[TASK DATA — start]

`src/rtl/conv_loop_sequencer.sv`:
```
// Loop-nest sequencer for the 3x3 weight-passing conv array: preloads taps, then walks
// x/y inside X/Y and emits the node strobes. Optional perf counters: CONV_SEQ_PERF_EN.
module conv_loop_sequencer #(
    parameter int unsigned KW = 3,
    parameter int unsigned KH = 3,
    parameter int unsigned OW = 19,
    parameter int unsigned OH = 19,
    parameter int unsigned AW = 4,
    localparam int unsigned XW  = (KW > 1) ? $clog2(KW) : 1,
    localparam int unsigned YW  = (KH > 1) ? $clog2(KH) : 1,
    localparam int unsigned OXW = (OW > 1) ? $clog2(OW) : 1,
    localparam int unsigned OYW = (OH > 1) ? $clog2(OH) : 1
) (
    input  logic           clk,
    input  logic           rst,
    input  logic           start,
    input  logic           hold,
    output logic [AW-1:0]  w_raddr,
    output logic           w_load,
    output logic [AW-1:0]  w_load_tap,
    output logic [XW-1:0]  x,
    output logic [YW-1:0]  y,
    output logic [OXW-1:0] X,
    output logic [OYW-1:0] Y,
    output logic           shift_x,
    output logic           shift_y,
    output logic           w_return,
    output logic           acc_clr,
    output logic           out_valid,
    output logic           busy,
    output logic           finish
`ifdef CONV_SEQ_PERF_EN
    ,
    output logic [31:0]    cyc_cnt,
    output logic [31:0]    stall_cnt
`endif
);

    typedef enum logic [1:0] {StIdle, StLoad, StRun, StDone} state_e;

    localparam logic [AW-1:0]  TapLast = AW'(KW * KH - 1);
    localparam logic [XW-1:0]  XMax    = XW'(KW - 1);
    localparam logic [YW-1:0]  YMax    = YW'(KH - 1);
    localparam logic [OXW-1:0] OXMax   = OXW'(OW - 1);
    localparam logic [OYW-1:0] OYMax   = OYW'(OH - 1);

    state_e state;
    logic   issue_done;
    logic   last_cap;
    logic   cap_done;
    logic   x_end, y_end, ox_end, oy_end, win_end, run_go;

    // Last tap is captured either this cycle or during an earlier held cycle.
    assign cap_done = last_cap || (w_load && (w_load_tap == TapLast));

    assign x_end   = (x == XMax);
    assign y_end   = (y == YMax);
    assign ox_end  = (X == OXMax);
    assign oy_end  = (Y == OYMax);
    assign win_end = x_end && y_end;
    assign run_go  = (state == StRun) && !hold;

    assign shift_x   = run_go && !x_end;
    assign shift_y   = run_go && x_end && !y_end;
    assign w_return  = run_go && win_end;
    assign out_valid = run_go && win_end;
    assign acc_clr   = run_go && (x == '0) && (y == '0);
    assign busy      = (state == StLoad) || (state == StRun);
    assign finish    = (state == StDone);

    always_ff @(posedge clk) begin
        if (rst) begin
            state      <= StIdle;
            w_raddr    <= '0;
            w_load     <= 1'b0;
            w_load_tap <= '0;
            issue_done <= 1'b0;
            last_cap   <= 1'b0;
            x          <= '0;
            y          <= '0;
            X          <= '0;
            Y          <= '0;
        end else begin
            unique case (state)
                StIdle: begin
                    if (start) begin
                        state      <= StLoad;
                        w_raddr    <= '0;
                        w_load     <= 1'b0;
                        w_load_tap <= '0;
                        issue_done <= 1'b0;
                        last_cap   <= 1'b0;
                        x          <= '0;
                        y          <= '0;
                        X          <= '0;
                        Y          <= '0;
                    end
                end
                StLoad: begin
                    w_load <= 1'b0;
                    if (!hold) begin
                        if (!issue_done) begin
                            w_load     <= 1'b1;
                            w_load_tap <= w_raddr;
                            if (w_raddr == TapLast) begin
                                issue_done <= 1'b1;
                            end else begin
                                w_raddr <= w_raddr + 1'b1;
                            end
                        end
                        if (cap_done) begin
                            state    <= StRun;
                            w_raddr  <= '0;
                            last_cap <= 1'b0;
                        end
                    end else begin
                        last_cap <= cap_done;
                    end
                end
                StRun: begin
                    if (!hold) begin
                        x <= x_end ? '0 : x + 1'b1;
                        if (x_end) begin
                            y <= y_end ? '0 : y + 1'b1;
                        end
                        if (win_end) begin
                            X <= ox_end ? '0 : X + 1'b1;
                        end
                        if (win_end && ox_end) begin
                            Y <= oy_end ? '0 : Y + 1'b1;
                        end
                        if (win_end && ox_end && oy_end) begin
                            state <= StDone;
                        end
                    end
                end
                StDone: begin
                    state <= StIdle;
                end
                default: begin
                    state <= StIdle;
                end
            endcase
        end
    end

`ifdef CONV_SEQ_PERF_EN
    // cyc_cnt spans the accepting cycle through DONE, so one pass reads LOAD+RUN+2.
    always_ff @(posedge clk) begin
        if (rst) begin
            cyc_cnt   <= '0;
            stall_cnt <= '0;
        end else if ((state == StIdle) && start) begin
            cyc_cnt   <= 32'd1;
            stall_cnt <= '0;
        end else if (state != StIdle) begin
            if (cyc_cnt != '1) begin
                cyc_cnt <= cyc_cnt + 32'd1;
            end
            if (busy && hold && (stall_cnt != '1)) begin
                stall_cnt <= stall_cnt + 32'd1;
            end
        end
    end
`endif

endmodule

```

[TASK DATA — finish]

YOUR ASSIGNMENT. Which lines of the records above contain the word "StIdle"? Report each one.

TASK SOLUTION.
    typedef enum logic [1:0] {StIdle, StLoad, StRun, StDone} state_e;
            state      <= StIdle;
                StIdle: begin
                    state <= StIdle;
                    state <= StIdle;
        end else if ((state == StIdle) && start) begin
        end else if (state != StIdle) begin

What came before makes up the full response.